CI incremental gate blocks on pre-run test_map policy violations (blocking_errors) and pytest failure.
Nightly reports line/branch coverage against default 60% / 40% thresholds.
Policy violations in blocking_errors exit before pytest when no runnable targets remain after exemptions.

Weight and Resource Limitations

Local runs default to online Hub access unless MSMODELING_OFFLINE=1 is set. Absolute duration remains constrained by runner capacity; acceptance follows the quantifiable targets in the Functional Description section.

Known Constraints

Mapping accuracy depends on --cov-context=test during nightly phase 1 and correct merge of parallel .coverage.* fragments (parallel = true).
External test_map size grows with the repository and requires a successful nightly refresh cadence.
Product path renames require a nightly refresh before incremental ci_gate passes for affected symbols.
Feishu delivery depends on platform egress policy.
Local smoke and regression include nightly-marked cases and therefore take longer than CI incremental scope.

Test Development Conventions

Directory and marker semantics are defined in Implementation Step 1. Environment variables and daily commands are maintained in tests/README.md.

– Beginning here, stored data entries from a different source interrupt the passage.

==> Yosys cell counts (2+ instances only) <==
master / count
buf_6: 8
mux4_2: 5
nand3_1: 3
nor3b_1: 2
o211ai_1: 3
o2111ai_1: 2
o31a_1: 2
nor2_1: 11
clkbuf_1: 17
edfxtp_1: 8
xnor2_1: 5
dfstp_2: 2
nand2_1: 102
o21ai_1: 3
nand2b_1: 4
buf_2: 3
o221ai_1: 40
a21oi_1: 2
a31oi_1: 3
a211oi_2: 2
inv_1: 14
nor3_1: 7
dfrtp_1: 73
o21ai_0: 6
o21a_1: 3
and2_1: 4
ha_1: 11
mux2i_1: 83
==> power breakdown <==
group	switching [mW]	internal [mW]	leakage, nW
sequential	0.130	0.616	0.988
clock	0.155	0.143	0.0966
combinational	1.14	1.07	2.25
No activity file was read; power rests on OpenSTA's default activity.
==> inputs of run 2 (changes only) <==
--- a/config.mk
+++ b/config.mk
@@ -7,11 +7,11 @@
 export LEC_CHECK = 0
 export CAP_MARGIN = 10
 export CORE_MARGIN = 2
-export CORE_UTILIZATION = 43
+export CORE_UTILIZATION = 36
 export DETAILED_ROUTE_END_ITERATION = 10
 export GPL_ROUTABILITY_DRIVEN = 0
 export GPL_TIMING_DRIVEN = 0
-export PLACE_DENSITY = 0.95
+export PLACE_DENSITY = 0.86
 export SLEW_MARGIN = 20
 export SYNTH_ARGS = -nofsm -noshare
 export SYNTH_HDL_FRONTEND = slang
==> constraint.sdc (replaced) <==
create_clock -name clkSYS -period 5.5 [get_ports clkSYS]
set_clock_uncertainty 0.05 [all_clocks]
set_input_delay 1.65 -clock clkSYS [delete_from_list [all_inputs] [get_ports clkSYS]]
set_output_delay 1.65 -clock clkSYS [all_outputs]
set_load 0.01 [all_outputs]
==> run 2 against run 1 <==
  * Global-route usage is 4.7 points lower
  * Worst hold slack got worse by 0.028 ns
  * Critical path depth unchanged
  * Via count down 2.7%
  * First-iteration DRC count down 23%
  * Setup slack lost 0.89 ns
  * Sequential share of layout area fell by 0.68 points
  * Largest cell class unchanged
[src/rtl/seq_counter_ctrl_if.sv]
// Counter-side bus between the sequencer (master) and the 3-bit loadable
// sequence counter (slave).
interface seq_counter_ctrl_if;
    logic       cnt_load;
    logic [2:0] cnt_data;
    logic       cnt_step;
    logic [2:0] cnt_q;

    modport master (
        output cnt_load,
        output cnt_data,
        output cnt_step,
        input  cnt_q
    );

    modport slave (
        input  cnt_load,
        input  cnt_data,
        input  cnt_step,
        output cnt_q
    );
endinterface

[src/rtl/seq_counter_ctrl.sv]
// Sequencer for the 3-bit counter: debounces the three push buttons into
// press events and drives load/step strobes, auto-run, and stop-on-target.
module seq_counter_ctrl #(
    parameter int DEBOUNCE_CYCLES = 500000,
    parameter int DIV_BASE        = 6250000,
    parameter int PRE_W           = 26
) (
    input  logic                clk,
    input  logic                reset_n,
    input  logic                key_load_n,
    input  logic                key_step_n,
    input  logic                key_run_n,
    input  logic [2:0]          sw_load,
    input  logic [2:0]          sw_target,
    input  logic                target_en,
    input  logic [1:0]          rate_sel,
    seq_counter_ctrl_if.master  cnt_bus,
    output logic [1:0]          state,
    output logic [7:0]          step_count,
    output logic                match
);

    localparam int DB_W = (DEBOUNCE_CYCLES > 2) ? $clog2(DEBOUNCE_CYCLES) : 1;
    localparam logic [DB_W-1:0]  DB_LAST = DB_W'(DEBOUNCE_CYCLES - 1);
    localparam logic [PRE_W-1:0] BASE    = PRE_W'(DIV_BASE);

    typedef enum logic [1:0] {
        ST_IDLE  = 2'b00,
        ST_RUN   = 2'b01,
        ST_PAUSE = 2'b10,
        ST_DONE  = 2'b11
    } st_e;

    // Key index: 0 = load, 1 = step, 2 = run
    logic [2:0] keys_n;
    logic [2:0] press;

    assign keys_n = {key_run_n, key_step_n, key_load_n};

    for (genvar k = 0; k < 3; k++) begin : g_key
        logic            s1_q;
        logic            s2_q;
        logic            lvl_q;
        logic            lvl_d;
        logic            lvl_prev_q;
        logic [DB_W-1:0] cnt_q;
        logic [DB_W-1:0] cnt_d;

        // The stability count restarts whenever the synchronized level agrees
        // with the debounced one, so only an unbroken run of DEBOUNCE_CYCLES
        // differing cycles flips the level.
        always_comb begin
            cnt_d = '0;
            lvl_d = lvl_q;
            if (s2_q != lvl_q) begin
                if (cnt_q == DB_LAST) begin
                    lvl_d = s2_q;
                end else begin
                    cnt_d = cnt_q + 1'b1;
                end
            end
        end

        always_ff @(posedge clk or negedge reset_n) begin
            if (!reset_n) begin
                s1_q       <= 1'b1;
                s2_q       <= 1'b1;
                lvl_q      <= 1'b1;
                lvl_prev_q <= 1'b1;
                cnt_q      <= '0;
            end else begin
                s1_q       <= keys_n[k];
                s2_q       <= s1_q;
                lvl_q      <= lvl_d;
                lvl_prev_q <= lvl_q;
                cnt_q      <= cnt_d;
            end
        end

        assign press[k] = lvl_prev_q & ~lvl_q;
    end

    logic ev_load;
    logic ev_step;
    logic ev_run;

    assign ev_load = press[0];
    assign ev_step = press[1];
    assign ev_run  = press[2];

    st_e              state_q, state_d;
    logic [PRE_W-1:0] pre_q, pre_d;
    logic [PRE_W-1:0] period_q, period_d;
    logic [PRE_W-1:0] period_sel;
    logic [7:0]       sc_q, sc_d;
    logic             match_q, match_d;
    logic             load_q, load_d;
    logic [2:0]       data_q, data_d;
    logic             step_q, step_d;
    logic             run_step_q, run_step_d;
    logic             chk_q, chk_d;
    logic             hit;

    assign period_sel = BASE << rate_sel;

    // chk_q marks the cycle in which cnt_q already reflects a step issued
    // from RUN; a hit there stops the run ahead of any terminal count.
    assign hit = chk_q && target_en && (cnt_bus.cnt_q == sw_target);

    always_comb begin
        state_d    = state_q;
        pre_d      = pre_q;
        period_d   = period_q;
        sc_d       = sc_q;
        match_d    = match_q;
        load_d     = 1'b0;
        data_d     = data_q;
        step_d     = 1'b0;
        run_step_d = 1'b0;
        chk_d      = run_step_q;

        if (ev_load) begin
            load_d  = 1'b1;
            data_d  = sw_load;
            sc_d    = '0;
            pre_d   = '0;
            match_d = 1'b0;
            chk_d   = 1'b0;
            state_d = ST_IDLE;
        end else begin
            unique case (state_q)
                ST_IDLE: begin
                    if (ev_run) begin
                        state_d  = ST_RUN;
                        pre_d    = '0;
                        period_d = period_sel;
                    end else if (ev_step) begin
                        step_d = 1'b1;
                        sc_d   = sc_q + 8'd1;
                    end
                end
                ST_RUN: begin
                    if (ev_run) begin
                        state_d = ST_PAUSE;
                    end else if (hit) begin
                        state_d = ST_DONE;
                        match_d = 1'b1;
                    end else if (pre_q == period_q - 1'b1) begin
                        step_d     = 1'b1;
                        run_step_d = 1'b1;
                        sc_d       = sc_q + 8'd1;
                        pre_d      = '0;
                        period_d   = period_sel;
                    end else begin
                        pre_d = pre_q + 1'b1;
                    end
                end
                ST_PAUSE: begin
                    if (ev_run) begin
                        state_d = ST_RUN;
                    end else if (ev_step) begin
                        step_d = 1'b1;
                        sc_d   = sc_q + 8'd1;
                    end
                end
                ST_DONE: begin
                    if (ev_run) begin
                        state_d  = ST_RUN;
                        pre_d    = '0;
                        period_d = period_sel;
                        match_d  = 1'b0;
                    end
                end
                default: state_d = ST_IDLE;
            endcase
        end
    end

    always_ff @(posedge clk or negedge reset_n) begin
        if (!reset_n) begin
            state_q    <= ST_IDLE;
            pre_q      <= '0;
            period_q   <= BASE;
            sc_q       <= '0;
            match_q    <= 1'b0;
            load_q     <= 1'b0;
            data_q     <= '0;
            step_q     <= 1'b0;
            run_step_q <= 1'b0;
            chk_q      <= 1'b0;
        end else begin
            state_q    <= state_d;
            pre_q      <= pre_d;
            period_q   <= period_d;
            sc_q       <= sc_d;
            match_q    <= match_d;
            load_q     <= load_d;
            data_q     <= data_d;
            step_q     <= step_d;
            run_step_q <= run_step_d;
            chk_q      <= chk_d;
        end
    end

    assign cnt_bus.cnt_load = load_q;
    assign cnt_bus.cnt_data = data_q;
    assign cnt_bus.cnt_step = step_q;
    assign state            = state_q;
    assign step_count       = sc_q;
    assign match            = match_q;

endmodule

New @pytest.mark.nightly cases require smoke guards as described in Step 1.

Compatibility Statement

This feature is a major overhaul of the testing system and does not guarantee backward compatibility with the legacy flat tests/ layout, old layer markers, or tests/run_ut.sh. Modeling semantics are unchanged; only test triggering, execution, and reporting are altered.

Incompatible Changes

Directory layering: Cases must live under tests/smoke/, tests/regression/, or tests/benchmark/. Layer selection is by directory and script entry point, not by smoke/regression/benchmark markers.
Marker scope: Only nightly, npu, and network remain as cross-cutting markers. Markers previously used solely for layering are removed during migration.
Execution entry: CI and local workflows use scripts/run_*.sh. Incremental selection is isolated in run_ci_gate.sh.
Incremental data contract: External test_map plus repository gate_policy.yaml replace any in-repository mapping file workflow.

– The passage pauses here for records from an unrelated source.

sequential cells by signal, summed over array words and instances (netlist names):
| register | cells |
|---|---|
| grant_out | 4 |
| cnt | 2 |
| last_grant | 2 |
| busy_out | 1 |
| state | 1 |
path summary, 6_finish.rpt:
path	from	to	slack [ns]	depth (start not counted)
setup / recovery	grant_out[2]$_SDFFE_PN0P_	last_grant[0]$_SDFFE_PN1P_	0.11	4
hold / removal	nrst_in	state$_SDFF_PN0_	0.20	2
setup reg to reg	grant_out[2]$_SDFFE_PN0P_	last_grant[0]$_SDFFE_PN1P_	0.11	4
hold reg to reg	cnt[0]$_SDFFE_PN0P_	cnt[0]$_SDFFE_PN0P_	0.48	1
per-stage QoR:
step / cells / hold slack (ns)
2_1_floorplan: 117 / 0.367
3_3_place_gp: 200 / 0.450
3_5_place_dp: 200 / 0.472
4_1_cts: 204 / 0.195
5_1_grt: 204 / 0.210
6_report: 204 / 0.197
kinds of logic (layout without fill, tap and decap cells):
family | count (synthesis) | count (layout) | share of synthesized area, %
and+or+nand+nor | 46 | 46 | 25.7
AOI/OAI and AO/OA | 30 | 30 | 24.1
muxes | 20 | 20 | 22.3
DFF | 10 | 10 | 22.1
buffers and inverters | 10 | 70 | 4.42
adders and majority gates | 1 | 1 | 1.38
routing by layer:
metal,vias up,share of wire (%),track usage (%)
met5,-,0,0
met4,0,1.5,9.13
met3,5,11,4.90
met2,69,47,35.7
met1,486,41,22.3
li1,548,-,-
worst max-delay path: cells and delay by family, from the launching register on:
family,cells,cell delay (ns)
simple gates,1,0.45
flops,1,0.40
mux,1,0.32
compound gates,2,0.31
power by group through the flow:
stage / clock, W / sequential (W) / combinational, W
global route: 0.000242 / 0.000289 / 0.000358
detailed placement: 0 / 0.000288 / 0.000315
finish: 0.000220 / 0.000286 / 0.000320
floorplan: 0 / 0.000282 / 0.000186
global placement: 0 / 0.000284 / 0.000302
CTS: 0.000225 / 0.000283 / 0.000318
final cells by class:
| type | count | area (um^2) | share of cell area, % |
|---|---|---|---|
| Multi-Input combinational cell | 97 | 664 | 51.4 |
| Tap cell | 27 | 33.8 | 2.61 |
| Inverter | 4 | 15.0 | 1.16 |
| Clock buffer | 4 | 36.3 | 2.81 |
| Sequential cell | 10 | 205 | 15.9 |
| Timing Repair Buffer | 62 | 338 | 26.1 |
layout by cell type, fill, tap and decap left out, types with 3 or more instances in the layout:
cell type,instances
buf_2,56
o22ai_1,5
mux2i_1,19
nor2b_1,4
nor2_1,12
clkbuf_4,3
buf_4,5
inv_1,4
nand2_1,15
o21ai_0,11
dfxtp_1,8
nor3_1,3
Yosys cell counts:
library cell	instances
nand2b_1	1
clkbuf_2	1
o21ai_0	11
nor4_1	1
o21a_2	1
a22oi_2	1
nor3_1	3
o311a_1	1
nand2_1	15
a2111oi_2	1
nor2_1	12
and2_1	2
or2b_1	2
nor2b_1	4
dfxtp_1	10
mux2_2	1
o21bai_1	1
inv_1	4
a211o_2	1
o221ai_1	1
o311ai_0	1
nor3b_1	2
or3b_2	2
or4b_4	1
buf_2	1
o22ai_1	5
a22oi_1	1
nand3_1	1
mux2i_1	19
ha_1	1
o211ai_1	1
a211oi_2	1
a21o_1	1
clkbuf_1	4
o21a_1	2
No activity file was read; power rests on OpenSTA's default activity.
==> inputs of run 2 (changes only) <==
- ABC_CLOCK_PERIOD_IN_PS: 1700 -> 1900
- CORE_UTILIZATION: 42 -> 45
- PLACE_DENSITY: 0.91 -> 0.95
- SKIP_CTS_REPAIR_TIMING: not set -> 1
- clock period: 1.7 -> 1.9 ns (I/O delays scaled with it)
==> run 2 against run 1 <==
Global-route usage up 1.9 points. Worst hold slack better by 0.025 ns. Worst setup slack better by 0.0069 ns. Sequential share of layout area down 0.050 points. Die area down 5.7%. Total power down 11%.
**config.mk**
```make
export PLATFORM = sky130hd
export DESIGN_NAME = shift_issue_stage
export DESIGN_NICKNAME = d
export VERILOG_FILES = /design/src/rtl/shift_issue_stage.sv
export SDC_FILE = /design/constraint.sdc
export NUM_CORES = 1
export LEC_CHECK = 0
export ABC_AREA = 0
export BUFFER_PORTS_ARGS = -buffer_cell sky130_fd_sc_hd__buf_4
export CAP_MARGIN = 20
export CORE_MARGIN = 2
export CORE_UTILIZATION = 45
export DETAILED_ROUTE_END_ITERATION = 7
export PLACE_DENSITY = 0.85
export SETUP_SLACK_MARGIN = 0.5
export SYNTH_ARGS = -nofsm -noshare
export SYNTH_HDL_FRONTEND = slang
export SYNTH_SLANG_ARGS = --single-unit
```
**constraint.sdc**
```tcl
create_clock -name clk -period 2.2 [get_ports clk]
set_input_delay 0.44 -clock clk [delete_from_list [all_inputs] [get_ports clk]]
set_output_delay 0.44 -clock clk [all_outputs]
set_load 0.005 [all_outputs]
```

References Requiring Synchronous Modification

Reference Location	Change Requirement
Test cases	Migrate by directory; remove obsolete layer markers
`pyproject.toml`	Register `nightly`, `npu`, and `network`; set global `addopts` to exclude `npu`, `nightly`, and `network`
`tests/README.md`	Directory semantics, environment variables, local commands, CodeArts triggers
Repository root `README.md`	Point local verification to `run_smoke.sh` and `run_regression.sh`
CodeArts build tasks	Map triggers to `run_*.sh`; provide `MSMODELING_TEST_MAP_PATH` on ci_gate and nightly runners

Migration Strategy

After merge, a one-time directory migration and build-task script switch must complete. Incremental ci_gate selection takes effect only after the first successful nightly refresh writes the external test_map. New or renamed product symbols may trigger ci_gate blocking until mapping exists or an exemption is registered in gate_policy.yaml.

Extensibility

Trigger Extension

New build task types should map to existing run_*.sh entry points. Incremental tasks must supply MSMODELING_TEST_MAP_PATH; full tasks call smoke, regression, or benchmark scripts directly.

Test Selection Extension

gate_policy.yaml roots and exemptions are the extension points for product scope and waivers; coverage_config reads roots from policy — do not add parallel prefix lists in Python. Changes to the test_map schema require synchronized updates to build_test_map.py, test_map_loader.py, and ci_gate rules.

Gate Extension

Additional checks such as slow-case upper limits can be chained after build_ci_gate_plan resolves and before pytest starts.

Report Extension

Per-phase JUnit XML is the stable machine-readable artifact. Trend analysis can archive these XML files (or the Feishu payloads) for historical comparison.

Platform Extension

Thresholds, map path, and webhooks are injected through environment variables. When switching CI platforms, reuse shell entry scripts and the external test_map contract.